There are multiple factors in the administration of phototherapy that influence the effectiveness of the treatment of jaundice. Those factors include dosage, light intensity, distance of the infant from the light source, and how much body area is exposed during treatment. The optimal light wavelength range for jaundice treatment is blue light from about 400 nanometers to 520 nanometers. In that range, the orange to red bilirubin is able to absorb the maximum amount of light and break down. Also, the higher the light intensity, the faster bilirubin levels decline in the bloodstream. To increase light intensity, the distance between the infant and the apparatus must decrease. Finally, the greater the surface area of the body exposed during treatment, the more efficient phototherapy is at breaking down bilirubin in the blood.

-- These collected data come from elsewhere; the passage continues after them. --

$ cat src/rtl/sandpile_frame_buffer_if.sv
// Simulator-to-frame-buffer cell-write channel (valid/ready with last marker).
interface sandpile_frame_buffer_if #(
  parameter int COORD_W = 5
);
  logic               wr_valid_i;
  logic               wr_ready_o;
  logic [COORD_W-1:0] wr_x;
  logic [COORD_W-1:0] wr_y;
  logic [2:0]         wr_data;
  logic               wr_last_i;

  modport master (output wr_valid_i, wr_x, wr_y, wr_data, wr_last_i, input wr_ready_o);
  modport slave  (input wr_valid_i, wr_x, wr_y, wr_data, wr_last_i, output wr_ready_o);
endinterface

$ cat src/rtl/sandpile_frame_buffer.sv
// Sandpile cell frame buffer: simulator writes snapshots, renderer reads with 1-cycle latency.
// Define SANDPILE_FB_DOUBLE_BUFFER_EN for two banks swapped on frame start; default is one bank.
module sandpile_frame_buffer #(
  parameter int MAX_SIZE = 32,
  parameter int COORD_W  = $clog2(MAX_SIZE)
) (
  input  logic                   clk,
  input  logic                   rst_n,
  input  logic                   new_frame_i,
  input  logic [8:0]             resolution,
  sandpile_frame_buffer_if.slave wr,
  input  logic [COORD_W-1:0]     stack_addr_x,
  input  logic [COORD_W-1:0]     stack_addr_y,
  output logic [2:0]             stack_data,
  output logic                   new_data
);
  localparam int DEPTH  = MAX_SIZE * MAX_SIZE;
  localparam int ADDR_W = $clog2(DEPTH);

  typedef enum logic {FILL = 1'b0, PEND = 1'b1} state_t;

  state_t            state, state_nxt;
  logic              swap, wr_fire, wr_hit, rd_hit, visible;
  logic [9:0]        eff;
  logic [ADDR_W-1:0] wr_addr, rd_addr;
  logic [2:0]        rd_cell;

  function automatic logic [ADDR_W-1:0] cell_addr(input logic [COORD_W-1:0] x,
                                                  input logic [COORD_W-1:0] y);
    return ADDR_W'(32'(y) * 32'(MAX_SIZE) + 32'(x));
  endfunction

  function automatic logic in_range(input logic [COORD_W-1:0] x,
                                    input logic [COORD_W-1:0] y,
                                    input logic [9:0]         e);
    return (32'(x) < 32'(e)) && (32'(y) < 32'(e));
  endfunction

  assign eff = (32'(resolution) > 32'(MAX_SIZE)) ? 10'(MAX_SIZE) : 10'(resolution);

  assign wr.wr_ready_o = (state == FILL);
  assign wr_fire       = wr.wr_valid_i & wr.wr_ready_o;
  assign wr_hit        = wr_fire & in_range(wr.wr_x, wr.wr_y, eff);
  assign rd_hit        = visible & in_range(stack_addr_x, stack_addr_y, eff);
  assign wr_addr       = cell_addr(wr.wr_x, wr.wr_y);
  assign rd_addr       = cell_addr(stack_addr_x, stack_addr_y);

  always_comb begin
    state_nxt = state;
    swap      = 1'b0;
    case (state)
      FILL: if (wr_fire && wr.wr_last_i) state_nxt = PEND;
      PEND: if (new_frame_i) begin
        state_nxt = FILL;
        swap      = 1'b1;
      end
      default: state_nxt = FILL;
    endcase
  end

  // visible only rises on a swap, so stale memory after power-up stays masked
  always_ff @(posedge clk or negedge rst_n) begin
    if (!rst_n) begin
      state    <= FILL;
      visible  <= 1'b0;
      new_data <= 1'b0;
    end else begin
      state    <= state_nxt;
      new_data <= swap;
      if (swap) visible <= 1'b1;
    end
  end

`ifdef SANDPILE_FB_DOUBLE_BUFFER_EN
  logic       rd_bank;
  logic [2:0] mem [2][DEPTH];

  always_ff @(posedge clk or negedge rst_n) begin
    if (!rst_n) rd_bank <= 1'b0;
    else        rd_bank <= rd_bank ^ swap;
  end

  // swap and writes are exclusive in time (PEND vs FILL), so ~rd_bank is stable per snapshot
  always_ff @(posedge clk) begin
    if (wr_hit) mem[~rd_bank][wr_addr] <= wr.wr_data;
  end

  assign rd_cell = mem[rd_bank][rd_addr];
`else
  logic [2:0] mem [DEPTH];

  always_ff @(posedge clk) begin
    if (wr_hit) mem[wr_addr] <= wr.wr_data;
  end

  assign rd_cell = mem[rd_addr];
`endif

  always_ff @(posedge clk or negedge rst_n) begin
    if (!rst_n) stack_data <= 3'd0;
    else        stack_data <= rd_hit ? rd_cell : 3'd0;
  end
endmodule

$ cat src/flat_wrapper.sv
// flat-port wrapper written by rule: the top's interface ports become plain ports
module sandpile_frame_buffer_flat 
#(
  parameter int MAX_SIZE = 32,
  parameter int COORD_W  = $clog2(MAX_SIZE)
)
  (clk, rst_n, new_frame_i, resolution, stack_addr_x, stack_addr_y, stack_data, new_data, wr_wr_valid_i, wr_wr_x, wr_wr_y, wr_wr_data, wr_wr_last_i, wr_wr_ready_o);
  sandpile_frame_buffer_if #(.COORD_W(COORD_W)) wr_i ();
  input  logic clk;
  input  logic rst_n;
  input  logic new_frame_i;
  input  logic [8:0] resolution;
  input  logic [COORD_W-1:0] stack_addr_x;
  input  logic [COORD_W-1:0] stack_addr_y;
  output logic [2:0] stack_data;
  output logic new_data;
  input wire logic [$bits(wr_i.wr_valid_i)-1:0] wr_wr_valid_i;
  input wire logic [$bits(wr_i.wr_x)-1:0] wr_wr_x;
  input wire logic [$bits(wr_i.wr_y)-1:0] wr_wr_y;
  input wire logic [$bits(wr_i.wr_data)-1:0] wr_wr_data;
  input wire logic [$bits(wr_i.wr_last_i)-1:0] wr_wr_last_i;
  output wire logic [$bits(wr_i.wr_ready_o)-1:0] wr_wr_ready_o;
  assign wr_i.wr_valid_i = wr_wr_valid_i;
  assign wr_i.wr_x = wr_wr_x;
  assign wr_i.wr_y = wr_wr_y;
  assign wr_i.wr_data = wr_wr_data;
  assign wr_i.wr_last_i = wr_wr_last_i;
  assign wr_wr_ready_o = wr_i.wr_ready_o;
  sandpile_frame_buffer #(.MAX_SIZE(MAX_SIZE), .COORD_W(COORD_W)) u_core (.clk(clk), .rst_n(rst_n), .new_frame_i(new_frame_i), .resolution(resolution), .wr(wr_i), .stack_addr_x(stack_addr_x), .stack_addr_y(stack_addr_y), .stack_data(stack_data), .new_data(new_data));
endmodule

The most common side effects of phototherapy are loose and frequent stools, dehydration, skin rash, and a grayish-brown skin discoloration called bronze baby syndrome. In low birth weight premature infants, those side effects may contribute to the development of conditions such as chronic lung disease, retinal damage, and a disruption in the small intestine. However, they are all very rare side effects of phototherapy treatment, even for low birth weight infants.

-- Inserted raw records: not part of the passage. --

## config.mk

```make
export PLATFORM = sky130hd
export DESIGN_NAME = whack_input_decoder
export DESIGN_NICKNAME = d
export VERILOG_FILES = /design/src/rtl/whack_input_decoder_pkg.sv /design/src/rtl/whack_input_decoder_fifo.sv /design/src/rtl/whack_input_decoder.sv
export SDC_FILE = /design/constraint.sdc
export NUM_CORES = 1
export LEC_CHECK = 0
export BUFFER_PORTS_ARGS = -buffer_cell sky130_fd_sc_hd__buf_2
export CAP_MARGIN = 10
export CORE_AREA = 2 2 117 119
export DETAILED_ROUTE_END_ITERATION = 16
export DIE_AREA = 0 0 119 121
export SLEW_MARGIN = 20
export SYNTH_ARGS = -nofsm -noshare
export SYNTH_HDL_FRONTEND = slang
export SYNTH_HIERARCHICAL = 1
export SYNTH_SLANG_ARGS = --single-unit
```

## constraint.sdc

```tcl
create_clock -name clock_i -period 4.85 [get_ports clock_i]
set_input_delay 0.2425 -clock clock_i [delete_from_list [all_inputs] [get_ports clock_i]]
set_output_delay 0.2425 -clock clock_i [all_outputs]
set_load 0.02 [all_outputs]
```

## src/rtl/whack_input_decoder_pkg.sv

```systemverilog
// Shared types for the whack-a-mole input path: switch count, index width, event payload.
package whack_input_pkg;

  localparam int WHACK_NUM_INPUTS = 16;
  localparam int WHACK_INDEX_W    = 4;

  typedef struct packed {
    logic [WHACK_INDEX_W-1:0] index;
    logic                     dir;
  } whack_event_t;

  // Lowest set bit wins so simultaneous changes drain in ascending index order.
  function automatic logic [WHACK_INDEX_W-1:0] lowestSetIndex(input logic [WHACK_NUM_INPUTS-1:0] vec);
    logic [WHACK_INDEX_W-1:0] idx;
    idx = '0;
    for (int n = WHACK_NUM_INPUTS - 1; n >= 0; n--) begin
      if (vec[n]) idx = WHACK_INDEX_W'(n);
    end
    return idx;
  endfunction

endpackage

```

## src/rtl/whack_input_decoder_fifo.sv

```systemverilog
// whack_event_fifo: show-ahead event FIFO; push and pop may coincide at any occupancy.
module whack_event_fifo
  import whack_input_pkg::*;
#(
  parameter int DEPTH = 4
) (
  input  logic         i_clock,
  input  logic         i_reset,
  input  logic         i_pushValid,
  input  whack_event_t i_pushData,
  output logic         o_full,
  output logic         o_valid,
  input  logic         i_ready,
  output whack_event_t o_data
);

  localparam int AW = $clog2(DEPTH);

  logic [AW:0]  r_wrPtr;
  logic [AW:0]  r_rdPtr;
  whack_event_t r_mem [DEPTH];
  logic         w_empty;
  logic         w_pop;
  logic         w_push;

  // Pointers carry one extra wrap bit to tell full from empty.
  assign w_empty = (r_wrPtr == r_rdPtr);
  assign o_full  = (r_wrPtr[AW] != r_rdPtr[AW]) && (r_wrPtr[AW-1:0] == r_rdPtr[AW-1:0]);
  assign o_valid = !w_empty;
  assign w_pop   = !w_empty && i_ready;
  assign w_push  = i_pushValid && (!o_full || w_pop);
  assign o_data  = w_empty ? '0 : r_mem[r_rdPtr[AW-1:0]];

  always_ff @(posedge i_clock or posedge i_reset) begin
    if (i_reset) begin
      r_wrPtr <= '0;
      r_rdPtr <= '0;
    end else begin
      if (w_push) r_wrPtr <= r_wrPtr + {{AW{1'b0}}, 1'b1};
      if (w_pop)  r_rdPtr <= r_rdPtr + {{AW{1'b0}}, 1'b1};
    end
  end

  always_ff @(posedge i_clock) begin
    if (w_push) r_mem[r_wrPtr[AW-1:0]] <= i_pushData;
  end

endmodule

```

## src/rtl/whack_input_decoder.sv

```systemverilog
// whack_input_decoder: synchronizes, debounces and serializes 16 mole switches into change events.
// Define WHACK_DEBOUNCE_EN for tick-based debounce; otherwise the stable vector follows the synchronizer.
module whack_input_decoder
  import whack_input_pkg::*;
#(
  parameter int DEBOUNCE_CYCLES = 1000000,
  parameter int FIFO_DEPTH      = 4
) (
  input  logic                        clock_i,
  input  logic                        reset_i,
  input  logic [WHACK_NUM_INPUTS-1:0] switches_i,
  input  logic                        event_ready_i,
  output logic                        event_valid_o,
  output logic [WHACK_INDEX_W-1:0]    event_index_o,
  output logic                        event_dir_o,
  output logic [WHACK_NUM_INPUTS-1:0] switches_stable_o,
  output logic                        overflow_o
);

  if (DEBOUNCE_CYCLES < 2 || FIFO_DEPTH < 2 || (FIFO_DEPTH & (FIFO_DEPTH - 1)) != 0) begin : g_paramCheck
    $error("whack_input_decoder: DEBOUNCE_CYCLES must be >= 2 and FIFO_DEPTH a power of two >= 2");
  end

  logic [WHACK_NUM_INPUTS-1:0] r_sync1;
  logic [WHACK_NUM_INPUTS-1:0] r_sync2;
  logic [WHACK_NUM_INPUTS-1:0] w_stable;
  logic [WHACK_NUM_INPUTS-1:0] r_stableD;
  logic [WHACK_NUM_INPUTS-1:0] r_pending;
  logic [WHACK_NUM_INPUTS-1:0] w_changed;
  logic [WHACK_NUM_INPUTS-1:0] w_clear;
  logic [WHACK_INDEX_W-1:0]    w_pendIdx;
  logic                        w_push;
  logic                        w_pop;
  logic                        w_full;
  logic                        r_overflow;
  whack_event_t                w_pushData;
  whack_event_t                w_head;

  always_ff @(posedge clock_i or posedge reset_i) begin
    if (reset_i) begin
      r_sync1 <= '0;
      r_sync2 <= '0;
    end else begin
      r_sync1 <= switches_i;
      r_sync2 <= r_sync1;
    end
  end

`ifdef WHACK_DEBOUNCE_EN
  localparam int CNT_W = $clog2(DEBOUNCE_CYCLES);
  localparam logic [CNT_W-1:0] CNT_MAX = CNT_W'(DEBOUNCE_CYCLES - 1);

  logic [CNT_W-1:0]            r_tickCount;
  logic                        w_tick;
  logic [WHACK_NUM_INPUTS-1:0] r_samplePrev;
  logic [WHACK_NUM_INPUTS-1:0] r_stable;
  logic [WHACK_NUM_INPUTS-1:0] w_agree;

  assign w_tick   = (r_tickCount == CNT_MAX);
  assign w_agree  = ~(r_sync2 ^ r_samplePrev);
  assign w_stable = r_stable;

  // A bit only moves once two consecutive ticks have seen the same level.
  always_ff @(posedge clock_i or posedge reset_i) begin
    if (reset_i) begin
      r_tickCount  <= '0;
      r_samplePrev <= '0;
      r_stable     <= '0;
    end else begin
      r_tickCount <= w_tick ? '0 : r_tickCount + CNT_W'(1);
      if (w_tick) begin
        r_samplePrev <= r_sync2;
        r_stable     <= (r_sync2 & w_agree) | (r_stable & ~w_agree);
      end
    end
  end
`else
  assign w_stable = r_sync2;
`endif

  assign w_changed  = w_stable ^ r_stableD;
  assign w_pendIdx  = lowestSetIndex(r_pending);
  assign w_pop      = event_valid_o && event_ready_i;
  assign w_push     = (|r_pending) && (!w_full || w_pop);
  assign w_clear    = w_push ? (WHACK_NUM_INPUTS'(1) << w_pendIdx) : '0;
  assign w_pushData = {w_pendIdx, w_stable[w_pendIdx]};

  // A change landing on a still-pending bit merges into one event; direction is taken at push time.
  always_ff @(posedge clock_i or posedge reset_i) begin
    if (reset_i) begin
      r_stableD  <= '0;
      r_pending  <= '0;
      r_overflow <= 1'b0;
    end else begin
      r_stableD <= w_stable;
      r_pending <= (r_pending & ~w_clear) | w_changed;
      if (|(w_changed & r_pending & ~w_clear)) r_overflow <= 1'b1;
    end
  end

  whack_event_fifo #(
    .DEPTH(FIFO_DEPTH)
  ) u_fifo (
    .i_clock    (clock_i),
    .i_reset    (reset_i),
    .i_pushValid(w_push),
    .i_pushData (w_pushData),
    .o_full     (w_full),
    .o_valid    (event_valid_o),
    .i_ready    (event_ready_i),
    .o_data     (w_head)
  );

  assign event_index_o     = w_head.index;
  assign event_dir_o       = w_head.dir;
  assign switches_stable_o = w_stable;
  assign overflow_o        = r_overflow;

endmodule

```

# Word level (Yosys, flattened, before mapping)

Memory sizes are Yosys's and may differ from the RTL's.
Cells that the tools add are included.

Memory bits (writable): 20
Input port bits: 19
ROM bits: 0
Register bits after elaboration: 71
Memories: 1
Output and inout port bits: 23
Logic and storage cells: 52
Latch bits: 0

Memory list:

| memory       | depth | bits a word | rd ports | clocked after memory_dff | write ports | RTL line                       | text |
|---|---|---|---|---|---|---|---|
| u_fifo.r_mem | 4     | 5           | 1        | 0                        | 1           | whack_input_decoder_fifo.sv:21 | `whack_event_t r_mem [DEPTH];` |

Equality and inequality tests: 3
Divide/modulo/power cells: 0
$add $sub $neg: 2
$mul: 0
Order comparisons: 1
Bitwise operators: 6
Reductions and logical operators: 9
Shift-type cells: 1
Mux-type cells: 22

Operator list:

| cell                                                                 | number |
|---|---|
| 4-bit two-way mux                                                    | 16 |
| 16-bit AND                                                           | 3 |
| 16-bit OR reduction                                                  | 2 |
| 16-bit two-way mux                                                   | 1 |
| 16-bit NOT                                                           | 1 |
| 16-bit bitwise OR                                                    | 1 |
| 1-bit by 4-bit << shifter with 16-bit output, first input constant   | 1 |
| 16-bit bitwise XOR                                                   | 1 |
| 3-bit by 1-bit adder with 3-bit output, second input constant        | 2 |
| 4-bit by 5-bit < comparator with 1-bit output, second input constant | 1 |
| 5-bit two-way mux                                                    | 1 |
| 1-bit binary-select mux with 4-bit select                            | 1 |
| 1-bit logical AND                                                    | 4 |
| 3-bit == test                                                        | 1 |
| 1-bit two-way mux                                                    | 3 |
| 2-bit == test                                                        | 1 |
| 1-bit zero test                                                      | 2 |
| 1-bit logical OR                                                     | 1 |
| 1-bit != test                                                        | 1 |

# Depth between registers and ports, before layout

Depth after elaboration: 21
Depth in mapped cells: 11

# By module

The synthesis kept the hierarchy.

By module, submodules not included:

| module              | area an instance (µm²) | seq. area each (µm²) | instances | cells an instance |
|---|---|---|---|---|
| whack_input_decoder | 2658.8                 | 1626.6               | 1         | 222 |
| whack_event_fifo    | 1217.4                 | 750.7                | 1         | 69 |

# Least setup slack after synthesis

No wires, ideal clock.

Kind: reg-to-reg
Start: reg u_fifo.r_rdPtr[1]
End: reg r_overflow, in the netlist overflow_o
Stages on the path, launching flop included: 11
Path slack: 1.727 ns
Buffers on the path: 1
Clock period less this slack: 3.123 ns
Arrival time: 2.991 ns
Setup time: 0.131 ns
Cell sequence: dfrtp_1 > buf_6 > xor2_2 > nor3_1 > inv_1 > a21boi_1 > or3_4 > o31ai_2 > o22ai_1 > or4_1 > or3_1

Longest elaborated chain between the ends: 9
Elaborated cells on any way between the ends: 12

RTL lines:

| item                   | RTL line                       | text |
|---|---|---|
| start, declared        | whack_input_decoder_fifo.sv:20 | `logic [AW:0] r_rdPtr;` |
| start signal, assigned | whack_input_decoder_fifo.sv:40 | `if (w_pop) r_rdPtr <= r_rdPtr + {{AW{1'b0}}, 1'b1};` |
| 3-bit == test          | whack_input_decoder_fifo.sv:27 | `assign w_empty = (r_wrPtr == r_rdPtr);` |
| 1-bit zero test        | whack_input_decoder_fifo.sv:29 | `assign o_valid = !w_empty;` |
| via event_valid_o      | whack_input_decoder.sv:13      | `output logic event_valid_o,` |
| 1-bit logical AND      | whack_input_decoder.sv:83      | `assign w_pop = event_valid_o && event_ready_i;` |
| 1-bit logical OR       | whack_input_decoder.sv:84      | `assign w_push = (\|r_pending) && (!w_full \|\| w_pop);` |
| 1-bit logical AND      | whack_input_decoder.sv:84      |  |
| 16-bit two-way mux     | whack_input_decoder.sv:85      | `assign w_clear = w_push ? (WHACK_NUM_INPUTS'(1) << w_pendIdx) : '0;` |
| 16-bit NOT             | whack_input_decoder.sv:97      | `if (\|(w_changed & r_pending & ~w_clear)) r_overflow <= 1'b1;` |
| 16-bit AND             | whack_input_decoder.sv:97      |  |
| 16-bit OR reduction    | whack_input_decoder.sv:97      |  |
| end signal, assigned   | whack_input_decoder.sv:93      | `r_overflow <= 1'b0;` |
| end signal, assigned   | whack_input_decoder.sv:97      |  |
| end, declared          | whack_input_decoder.sv:35      | `logic r_overflow;` |

The timed path passes the listed nets, and every way through them passes these cells.
A chain may end at the register's enable or synchronous reset.

# Final worst setup path

Start: reg u_fifo.r_rdPtr[0]
End: reg r_overflow, in the netlist overflow_o

Longest elaborated chain between the ends: 9
Elaborated cells on any way between the ends: 12

RTL lines:

| item                                                        | RTL line |
|---|---|
| 3-bit == test / 2-bit == test (equally long branches)       | whack_input_decoder_fifo.sv:27, whack_input_decoder_fifo.sv:28 |
| 1-bit zero test / 1-bit logical AND (equally long branches) | whack_input_decoder_fifo.sv:29, whack_input_decoder_fifo.sv:28 |
| 1-bit logical AND / 1-bit zero test (equally long branches) | whack_input_decoder.sv:83, whack_input_decoder.sv:84 |
| 1-bit logical OR *                                          | whack_input_decoder.sv:84 |
| 1-bit logical AND *                                         | whack_input_decoder.sv:84 |
| 16-bit two-way mux *                                        | whack_input_decoder.sv:85 |
| 16-bit NOT *                                                | whack_input_decoder.sv:97 |
| 16-bit AND *                                                | whack_input_decoder.sv:97 |
| 16-bit OR reduction *                                       | whack_input_decoder.sv:97 |

Mark *: on every way between the ends. The rest lies on a longest branch, timed or not.

==> run_results.csv <==
group,metric,value,unit
final_layout,seqCellArea,0.002377,mm²
yosys,synth-seq-cells,91,
power,vdd_drop_max,0.2021,mV
place,dp_hpwl,5.775,mm
place,place_ws,1541,ps
cts,cts_root_buffer,"clkbuf_16",
sta,final_hold_viol_count,0,
yosys,synth_cells,291,
route,ant_nets,0,
status,status,"complete, no violations",
cts,cts_buffers,9,
global_routing,grt_overflow,0,
sta,fin_worst_skew,6.695,ps
cts,worstSkewPairLatency,340,ps
place,io_buffer_count,41,
sta,fmax,0.2994,GHz
sta,setup_viol,0,
yosys,ys_seq_area_share,61.33,%
route,vias_per_cell,4.606,
min_path,holdPathStages,1,
floorplan,die_h,121,µm
global_routing,grt_max_degree,66,
final_layout,final_area,0.004693,mm²
yosys,async_flop_share,78.02,%
floorplan,rows,42,
floorplan,core_area,0.01309,mm²
cts,clockBufferDepth,2,
power,pwr-share-comb,28.4,%
floorplan,io-pin-count,42,
floorplan,fp.dieArea,0.01440,mm²
sta,rsz0062_at_grt,"false",
worst_setup_path,crit_type,"register to register",
route,drc_errors,0,
worst_setup_path,slowest_stage,"dfrtp_1",
worst_setup_path,start_kind,"register",
yosys,syn_area,0.003876,mm²
global_routing,track_usage,11.92,%
power,clkPwrFrac,27.8,%
final_layout,finalNetCount,376,
yosys,yosysWarnings,6,
place,place.gp.congestion,0.9529,
yosys,avgSynthCellArea,13.32,µm²
yosys,yosys_most_used_dff,"dfrtp_1",
sta,relSlewSlack,33.03,%
route,drtIter0Drc,169,
power,power.switching,0.0007770,W
power,p_per_area,510.8,mW/mm²
power,swShare,32.41,%
floorplan,die_width,119,µm
worst_setup_path,path_max_fanout,10,
final_layout,area_growth,21.08,%
worst_setup_path,r2r_cells,9,
route,num_vias,2455,
power,p_int,0.001620,W
worst_setup_path,crit_path_cell_trace,"xor2_4, nor3_1, inv_1, a21boi_1, or3_4, o31ai_2, o22ai_1, or4_1, or3_1",
floorplan,start_util,29.62,%
final_layout,drive_above_1_share,22.69,%
final_layout,diodes,0,
route,routed_wl,7.842,mm
worst_setup_path,cp.required,5060,ps
yosys,syn-num-nets,315,
cts,htreeDepth,3,
cts,cts_setup_buffers,0,
min_path,hold_path.class,"input port to register",
yosys,synth_cell_types,59,
power,p_leak,1.896,nW
cts,path_clk_slew,60,ps
sta,finalWorstSetupSlack,1510,ps
sta,worst_pin_slew,1002,ps
power,p_seq_share,43.8,%
yosys,synth_edf_count,20,
worst_setup_path,cp.arrival,3550,ps
sta,slew_viol_final,0,
route,drt_pass1_iterations,5,
final_layout,multiInputGateArea,0.001394,mm²
global_routing,grt_pass1_vias,2544,
global_routing,antenna_found_initial,0,
sta,fin_crit_sh,68.86,%
global_routing,grt_pass1_wl,13.20,mm
flow_run,cap_viol_max_count,0,
worst_setup_path,critPathMaxStageDelay,670,ps
final_layout,fill_cells,1264,
cts,cts.sinks,91,
place,dpl_cell_area,0.004257,mm²
cts,cts_tree,"built",
route,wl_per_cell,14.71,µm
sta,finalSetupTns,0,ps
sta,period_needed,3340,ps
worst_setup_path,end_kind,"register",
==> cell usage after synthesis (4+ instances only) <==
library cell   n  area, µm²
a21oi_1        5      25.02
and3_1         4      25.02
dfrtp_1       71       1777
edfxtp_1      20      600.6
ha_1           5      62.56
inv_1         11      41.29
mux4_2         5      112.6
nand2_1       24      90.09
nand2b_1       4      25.02
nand3_1        7      35.03
nor2_1        17      63.81
nor2b_1        7      43.79
nor3_1         4      20.02
o21ai_0       12      60.06
o31ai_1        5      37.54
xnor2_1       17      148.9
xor2_1         5      43.79
==> registers in the layout (all words and copies together), names as in the netlist <==
name               cells
u_fifo/r_mem          20
r_pending             16
r_stableD             16
r_sync1               16
switches_stable_o     16
u_fifo/r_rdPtr         3
u_fifo/r_wrPtr         3
overflow_o             1
==> area by class of cell <==
| type | instances | area share [%] |
|---|---|---|
| clock buffer | 12 | 5.039 |
| clock inverter | 4 | 1.066 |
| inverter | 12 | 0.9597 |
| multi-input combinational | 180 | 29.70 |
| sequential | 91 | 50.65 |
| tap | 176 | 4.692 |
| timing repair buffer | 58 | 7.891 |
==> logic make-up after synthesis <==
family	Yosys count	synth area share [%]
AO/OA/AOI/OAI	54	10.91
XOR/XNOR	24	6.101
adder cells (fa/ha/maj)	5	1.614
buffers and inverters	20	2.711
flip-flops	91	61.33
multiplexers	11	4.584
AND/OR/NAND/NOR	86	12.75
==> power groups by stage <==
stage | registers [W] | logic (W) | clock network [W]
final | 0.00105 | 0.000681 | 0.000665
after global routing | 0.00107 | 0.000747 | 0.000725
after CTS | 0.00105 | 0.000692 | 0.000695
after detailed placement | 0.00107 | 0.000681 | 0
after global placement | 0.00106 | 0.000669 | 0
after floorplan | 0.00101 | 0.000564 | 0
==> metrics by stage <==
stage | hold WS (ps) | util (%) | total power (W) | instances
3_3_place_gp | 205.8 | 32.53 | 0.001732 | 502
2_1_floorplan | 33.46 | - | 0.001576 | 291
5_1_grt | 2.079 | 35.87 | 0.002542 | 533
6_report | 15.12 | 35.87 | 0.002397 | 533
4_1_cts | 0.08601 | 35.79 | 0.002440 | 532
3_5_place_dp | 214.3 | 32.53 | 0.001749 | 502
==> placed cells by master (no fill, tap or decap), types with 4 or more instances in the layout <==
cell            n
a21oi_1         5
and3_1          4
buf_2          41
clkbuf_16       9
dfrtp_1        71
dlygate4sd3_1  15
edfxtp_1       20
ha_1            5
inv_1          10
mux4_2          5
nand2_1        24
nand2b_1        4
nand3_1         7
nor2_1         17
nor2b_1         7
nor3_1          4
o21ai_0        12
o31ai_1         5
xnor2_1        17
xor2_1          5
==> worst max-delay path, delay by kind of cell (launching register included) <==
family | cells | cell delay [ps]
flops | 1 | 670
xor+xnor | 1 | 280
buf+inv | 1 | 100
simple gates | 4 | 1550
compound gates | 3 | 610
==> path summary, 6_finish.rpt <==
path	start	to	slack, ps
min	switches_i[3]	r_sync1[3]	20
max in group asynchronous	reset_i	r_pending[5]	3620
min in group asynchronous	reset_i	u_fifo/r_wrPtr[0]	390
min reg2reg	r_sync1[0]	switches_stable_o[0]	350
max	u_fifo/r_rdPtr[0]	overflow_o	1510
max reg2reg	u_fifo/r_rdPtr[0]	overflow_o	1510
==> layer usage <==
layer / share of wire [%] / track usage, % / wire (µm) / up-vias
met4: 2.6 / 5.283 / 204 / 0
met3: 5.1 / 3.383 / 397 / 19
met2: 48 / 18.97 / 3730 / 65
met5: 0 / 0 / 0 / -
li1: - / - / - / 1177
met1: 45 / 15.17 / 3509 / 1194
==> timing repair <==
item | 4_1_cts | 5_1_grt
hold buffers | 14 | 1
hold endpoints to repair | 19 | 1
resized for setup | 0 | 0
Power figures use the tool's default switching activity.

After Lucey published his study in 1968, there was still some doubt amongst those who did not consider bilirubin the cause of brain damage from kernicterus. Gerard Odell, a physician at Johns Hopkins Hospital in Baltimore, Maryland, who studied kernicterus, advocated for the use of the salicylate displacement test with exchange transfusion, which indirectly measured the levels of bilirubin in the bloodstream, to treat jaundice rather than using phototherapy. Odell noted that the liver can effectively break down bilirubin, if it is attached to another compound in the blood called albumin. He argued that the cause of brain damage due to kernicterus was the bilirubin in the blood not attached to albumin. The salicylate displacement test later became less practiced and exchange transfusion became widely adopted in the treatment of infants with extremely elevated levels of bilirubin.